`src/rtl/uart_os_pkg.sv`:
```
package uart_os_pkg;

    typedef enum logic [0:0] {
        ST_HUNT = 1'b0,
        ST_BITS = 1'b1
    } rx_state_e;

    // Format word; the first field sits in the most significant bit.
    typedef struct packed {
        logic       par_even;
        logic       par_en;
        logic       stop2;
        logic [1:0] wlen;
    } rx_fmt_t;

endpackage

```
`src/rtl/uart_os_sync.sv`:
```
module uart_os_sync #(
    parameter int   STAGES    = 2,
    parameter logic RESET_VAL = 1'b1
) (
    input  logic clk_i,
    input  logic rst_ni,
    input  logic d_i,
    output logic q_o
);
    logic [STAGES-1:0] sh_d, sh_q;

    generate
        if (STAGES > 1) begin : g_chain
            always_comb sh_d = {sh_q[STAGES-2:0], d_i};
        end else begin : g_single
            always_comb sh_d = d_i;
        end
    endgenerate

    always_ff @(posedge clk_i or negedge rst_ni) begin
        if (!rst_ni) sh_q <= {STAGES{RESET_VAL}};
        else         sh_q <= sh_d;
    end

    assign q_o = sh_q[STAGES-1];
endmodule

```
`src/rtl/uart_os_baudgen.sv`:
```
module uart_os_baudgen #(
    parameter int DIV_W = 16
) (
    input  logic             clk_i,
    input  logic             rst_ni,
    input  logic [DIV_W-1:0] div_i,
    output logic             tick_o
);
    logic [DIV_W-1:0] cnt_d, cnt_q;
    logic             at_end;

    always_comb begin
        at_end = (div_i != '0) && (cnt_q >= div_i - DIV_W'(1));
        if (div_i == '0)  cnt_d = '0;
        else if (at_end)  cnt_d = '0;
        else              cnt_d = cnt_q + DIV_W'(1);
    end

    always_ff @(posedge clk_i or negedge rst_ni) begin
        if (!rst_ni) cnt_q <= '0;
        else         cnt_q <= cnt_d;
    end

    assign tick_o = at_end;
endmodule

```
`src/rtl/uart_os_rxfsm.sv`:
```
module uart_os_rxfsm
    import uart_os_pkg::*;
#(
    parameter int DATA_W    = 8,
    parameter int OS        = 16,
    parameter int START_LOW = 8
) (
    input  logic              clk_i,
    input  logic              rst_ni,
    input  logic              tick_i,
    input  logic              rx_i,
    input  rx_fmt_t           fmt_i,
    output logic [DATA_W-1:0] data_o,
    output logic              valid_o,
    output logic              par_err_o,
    output logic              frm_err_o
);
    localparam int MIN_W = DATA_W - 3;
    localparam int OS_W  = $clog2(OS);
    localparam int LOW_W = $clog2(START_LOW > 1 ? START_LOW : 2);
    localparam int IDX_W = $clog2(DATA_W + 4);

    typedef struct packed {
        rx_state_e         st;
        logic [LOW_W-1:0]  low;
        logic [OS_W-1:0]   os;
        logic [IDX_W-1:0]  idx;
        logic [DATA_W-1:0] sh;
        logic              par_acc;
        logic              perr;
        logic              ferr;
        logic [DATA_W-1:0] data;
        logic              valid;
        logic              par_err;
        logic              frm_err;
    } rx_reg_t;

    rx_reg_t          r_d, r_q;
    logic [IDX_W-1:0] n_data, n_par, n_last;

    always_comb begin
        n_data = IDX_W'(MIN_W) + IDX_W'(fmt_i.wlen);
        n_par  = n_data + IDX_W'(fmt_i.par_en);
        n_last = n_par + IDX_W'(fmt_i.stop2);

        r_d       = r_q;
        r_d.valid = 1'b0;

        if (tick_i) begin
            case (r_q.st)
                ST_HUNT: begin
                    if (rx_i) begin
                        r_d.low = '0;
                    end else if (r_q.low == LOW_W'(START_LOW - 1)) begin
                        r_d.st      = ST_BITS;
                        r_d.low     = '0;
                        r_d.os      = '0;
                        r_d.idx     = '0;
                        r_d.sh      = '0;
                        r_d.par_acc = 1'b0;
                        r_d.perr    = 1'b0;
                        r_d.ferr    = 1'b0;
                    end else begin
                        r_d.low = r_q.low + LOW_W'(1);
                    end
                end
                default: begin
                    r_d.os = r_q.os + OS_W'(1);
                    if (r_q.os == OS_W'(OS - 1)) begin
                        r_d.os  = '0;
                        r_d.idx = r_q.idx + IDX_W'(1);
                        if (r_q.idx < n_data) begin
                            r_d.sh      = {rx_i, r_q.sh[DATA_W-1:1]};
                            r_d.par_acc = r_q.par_acc ^ rx_i;
                        end else if (fmt_i.par_en && (r_q.idx == n_data)) begin
                            r_d.perr = ((r_q.par_acc ^ rx_i) == fmt_i.par_even);
                        end else if (!rx_i) begin
                            r_d.ferr = 1'b1;
                        end
                        if (r_q.idx == n_last) begin
                            r_d.st      = ST_HUNT;
                            r_d.valid   = 1'b1;
                            r_d.data    = r_d.sh >> (IDX_W'(DATA_W) - n_data);
                            r_d.par_err = r_d.perr;
                            r_d.frm_err = r_d.ferr;
                        end
                    end
                end
            endcase
        end
    end

    always_ff @(posedge clk_i or negedge rst_ni) begin
        if (!rst_ni) r_q <= '0;
        else         r_q <= r_d;
    end

    assign data_o    = r_q.data;
    assign valid_o   = r_q.valid;
    assign par_err_o = r_q.par_err;
    assign frm_err_o = r_q.frm_err;
endmodule

```
`src/rtl/uart_os_rx.sv`:
```
module uart_os_rx
    import uart_os_pkg::*;
#(
    parameter int BYTE_W    = 8,
    parameter int DATA_W    = 8,
    parameter int OS        = 16,
    parameter int START_LOW = 8,
    parameter int SYNC_ST   = 2
) (
    input  logic              clk_i,
    input  logic              rst_ni,
    input  logic              div_lo_we_i,
    input  logic              div_hi_we_i,
    input  logic [BYTE_W-1:0] div_wdata_i,
    input  logic [4:0]        fmt_i,
    input  logic              rxd_i,
    output logic [DATA_W-1:0] data_o,
    output logic              valid_o,
    output logic              par_err_o,
    output logic              frm_err_o
);
    localparam int DIV_W = 2 * BYTE_W;

    typedef struct packed {
        logic [DIV_W-1:0] div;
    } cfg_t;

    cfg_t             cfg_d, cfg_q;
    logic [DIV_W-1:0] div_val;
    logic             baud_tick;
    logic             rx_s;

    always_comb begin
        cfg_d = cfg_q;
        if (div_lo_we_i) cfg_d.div[BYTE_W-1:0]      = div_wdata_i;
        if (div_hi_we_i) cfg_d.div[DIV_W-1:BYTE_W]  = div_wdata_i;
    end

    always_ff @(posedge clk_i or negedge rst_ni) begin
        if (!rst_ni) cfg_q <= '0;
        else         cfg_q <= cfg_d;
    end

    assign div_val = cfg_q.div;

    uart_os_baudgen #(.DIV_W(DIV_W)) u_baud (
        .clk_i  (clk_i),
        .rst_ni (rst_ni),
        .div_i  (div_val),
        .tick_o (baud_tick)
    );

    uart_os_sync #(.STAGES(SYNC_ST), .RESET_VAL(1'b1)) u_sync (
        .clk_i  (clk_i),
        .rst_ni (rst_ni),
        .d_i    (rxd_i),
        .q_o    (rx_s)
    );

    uart_os_rxfsm #(.DATA_W(DATA_W), .OS(OS), .START_LOW(START_LOW)) u_fsm (
        .clk_i     (clk_i),
        .rst_ni    (rst_ni),
        .tick_i    (baud_tick),
        .rx_i      (rx_s),
        .fmt_i     (rx_fmt_t'(fmt_i)),
        .data_o    (data_o),
        .valid_o   (valid_o),
        .par_err_o (par_err_o),
        .frm_err_o (frm_err_o)
    );
endmodule

```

__________________________________________________

Please restate each record exactly as it reads.

- _Solution to this task_
`src/rtl/uart_os_pkg.sv`:
```
package uart_os_pkg;

    typedef enum logic [0:0] {
        ST_HUNT = 1'b0,
        ST_BITS = 1'b1
    } rx_state_e;

    // Format word; the first field sits in the most significant bit.
    typedef struct packed {
        logic       par_even;
        logic       par_en;
        logic       stop2;
        logic [1:0] wlen;
    } rx_fmt_t;

endpackage

```
`src/rtl/uart_os_sync.sv`:
```
module uart_os_sync #(
    parameter int   STAGES    = 2,
    parameter logic RESET_VAL = 1'b1
) (
    input  logic clk_i,
    input  logic rst_ni,
    input  logic d_i,
    output logic q_o
);
    logic [STAGES-1:0] sh_d, sh_q;

    generate
        if (STAGES > 1) begin : g_chain
            always_comb sh_d = {sh_q[STAGES-2:0], d_i};
        end else begin : g_single
            always_comb sh_d = d_i;
        end
    endgenerate

    always_ff @(posedge clk_i or negedge rst_ni) begin
        if (!rst_ni) sh_q <= {STAGES{RESET_VAL}};
        else         sh_q <= sh_d;
    end

    assign q_o = sh_q[STAGES-1];
endmodule

```
`src/rtl/uart_os_baudgen.sv`:
```
module uart_os_baudgen #(
    parameter int DIV_W = 16
) (
    input  logic             clk_i,
    input  logic             rst_ni,
    input  logic [DIV_W-1:0] div_i,
    output logic             tick_o
);
    logic [DIV_W-1:0] cnt_d, cnt_q;
    logic             at_end;

    always_comb begin
        at_end = (div_i != '0) && (cnt_q >= div_i - DIV_W'(1));
        if (div_i == '0)  cnt_d = '0;
        else if (at_end)  cnt_d = '0;
        else              cnt_d = cnt_q + DIV_W'(1);
    end

    always_ff @(posedge clk_i or negedge rst_ni) begin
        if (!rst_ni) cnt_q <= '0;
        else         cnt_q <= cnt_d;
    end

    assign tick_o = at_end;
endmodule

```
`src/rtl/uart_os_rxfsm.sv`:
```
module uart_os_rxfsm
    import uart_os_pkg::*;
#(
    parameter int DATA_W    = 8,
    parameter int OS        = 16,
    parameter int START_LOW = 8
) (
    input  logic              clk_i,
    input  logic              rst_ni,
    input  logic              tick_i,
    input  logic              rx_i,
    input  rx_fmt_t           fmt_i,
    output logic [DATA_W-1:0] data_o,
    output logic              valid_o,
    output logic              par_err_o,
    output logic              frm_err_o
);
    localparam int MIN_W = DATA_W - 3;
    localparam int OS_W  = $clog2(OS);
    localparam int LOW_W = $clog2(START_LOW > 1 ? START_LOW : 2);
    localparam int IDX_W = $clog2(DATA_W + 4);

    typedef struct packed {
        rx_state_e         st;
        logic [LOW_W-1:0]  low;
        logic [OS_W-1:0]   os;
        logic [IDX_W-1:0]  idx;
        logic [DATA_W-1:0] sh;
        logic              par_acc;
        logic              perr;
        logic              ferr;
        logic [DATA_W-1:0] data;
        logic              valid;
        logic              par_err;
        logic              frm_err;
    } rx_reg_t;

    rx_reg_t          r_d, r_q;
    logic [IDX_W-1:0] n_data, n_par, n_last;

    always_comb begin
        n_data = IDX_W'(MIN_W) + IDX_W'(fmt_i.wlen);
        n_par  = n_data + IDX_W'(fmt_i.par_en);
        n_last = n_par + IDX_W'(fmt_i.stop2);

        r_d       = r_q;
        r_d.valid = 1'b0;

        if (tick_i) begin
            case (r_q.st)
                ST_HUNT: begin
                    if (rx_i) begin
                        r_d.low = '0;
                    end else if (r_q.low == LOW_W'(START_LOW - 1)) begin
                        r_d.st      = ST_BITS;
                        r_d.low     = '0;
                        r_d.os      = '0;
                        r_d.idx     = '0;
                        r_d.sh      = '0;
                        r_d.par_acc = 1'b0;
                        r_d.perr    = 1'b0;
                        r_d.ferr    = 1'b0;
                    end else begin
                        r_d.low = r_q.low + LOW_W'(1);
                    end
                end
                default: begin
                    r_d.os = r_q.os + OS_W'(1);
                    if (r_q.os == OS_W'(OS - 1)) begin
                        r_d.os  = '0;
                        r_d.idx = r_q.idx + IDX_W'(1);
                        if (r_q.idx < n_data) begin
                            r_d.sh      = {rx_i, r_q.sh[DATA_W-1:1]};
                            r_d.par_acc = r_q.par_acc ^ rx_i;
                        end else if (fmt_i.par_en && (r_q.idx == n_data)) begin
                            r_d.perr = ((r_q.par_acc ^ rx_i) == fmt_i.par_even);
                        end else if (!rx_i) begin
                            r_d.ferr = 1'b1;
                        end
                        if (r_q.idx == n_last) begin
                            r_d.st      = ST_HUNT;
                            r_d.valid   = 1'b1;
                            r_d.data    = r_d.sh >> (IDX_W'(DATA_W) - n_data);
                            r_d.par_err = r_d.perr;
                            r_d.frm_err = r_d.ferr;
                        end
                    end
                end
            endcase
        end
    end

    always_ff @(posedge clk_i or negedge rst_ni) begin
        if (!rst_ni) r_q <= '0;
        else         r_q <= r_d;
    end

    assign data_o    = r_q.data;
    assign valid_o   = r_q.valid;
    assign par_err_o = r_q.par_err;
    assign frm_err_o = r_q.frm_err;
endmodule

```
`src/rtl/uart_os_rx.sv`:
```
module uart_os_rx
    import uart_os_pkg::*;
#(
    parameter int BYTE_W    = 8,
    parameter int DATA_W    = 8,
    parameter int OS        = 16,
    parameter int START_LOW = 8,
    parameter int SYNC_ST   = 2
) (
    input  logic              clk_i,
    input  logic              rst_ni,
    input  logic              div_lo_we_i,
    input  logic              div_hi_we_i,
    input  logic [BYTE_W-1:0] div_wdata_i,
    input  logic [4:0]        fmt_i,
    input  logic              rxd_i,
    output logic [DATA_W-1:0] data_o,
    output logic              valid_o,
    output logic              par_err_o,
    output logic              frm_err_o
);
    localparam int DIV_W = 2 * BYTE_W;

    typedef struct packed {
        logic [DIV_W-1:0] div;
    } cfg_t;

    cfg_t             cfg_d, cfg_q;
    logic [DIV_W-1:0] div_val;
    logic             baud_tick;
    logic             rx_s;

    always_comb begin
        cfg_d = cfg_q;
        if (div_lo_we_i) cfg_d.div[BYTE_W-1:0]      = div_wdata_i;
        if (div_hi_we_i) cfg_d.div[DIV_W-1:BYTE_W]  = div_wdata_i;
    end

    always_ff @(posedge clk_i or negedge rst_ni) begin
        if (!rst_ni) cfg_q <= '0;
        else         cfg_q <= cfg_d;
    end

    assign div_val = cfg_q.div;

    uart_os_baudgen #(.DIV_W(DIV_W)) u_baud (
        .clk_i  (clk_i),
        .rst_ni (rst_ni),
        .div_i  (div_val),
        .tick_o (baud_tick)
    );

    uart_os_sync #(.STAGES(SYNC_ST), .RESET_VAL(1'b1)) u_sync (
        .clk_i  (clk_i),
        .rst_ni (rst_ni),
        .d_i    (rxd_i),
        .q_o    (rx_s)
    );

    uart_os_rxfsm #(.DATA_W(DATA_W), .OS(OS), .START_LOW(START_LOW)) u_fsm (
        .clk_i     (clk_i),
        .rst_ni    (rst_ni),
        .tick_i    (baud_tick),
        .rx_i      (rx_s),
        .fmt_i     (rx_fmt_t'(fmt_i)),
        .data_o    (data_o),
        .valid_o   (valid_o),
        .par_err_o (par_err_o),
        .frm_err_o (frm_err_o)
    );
endmodule

```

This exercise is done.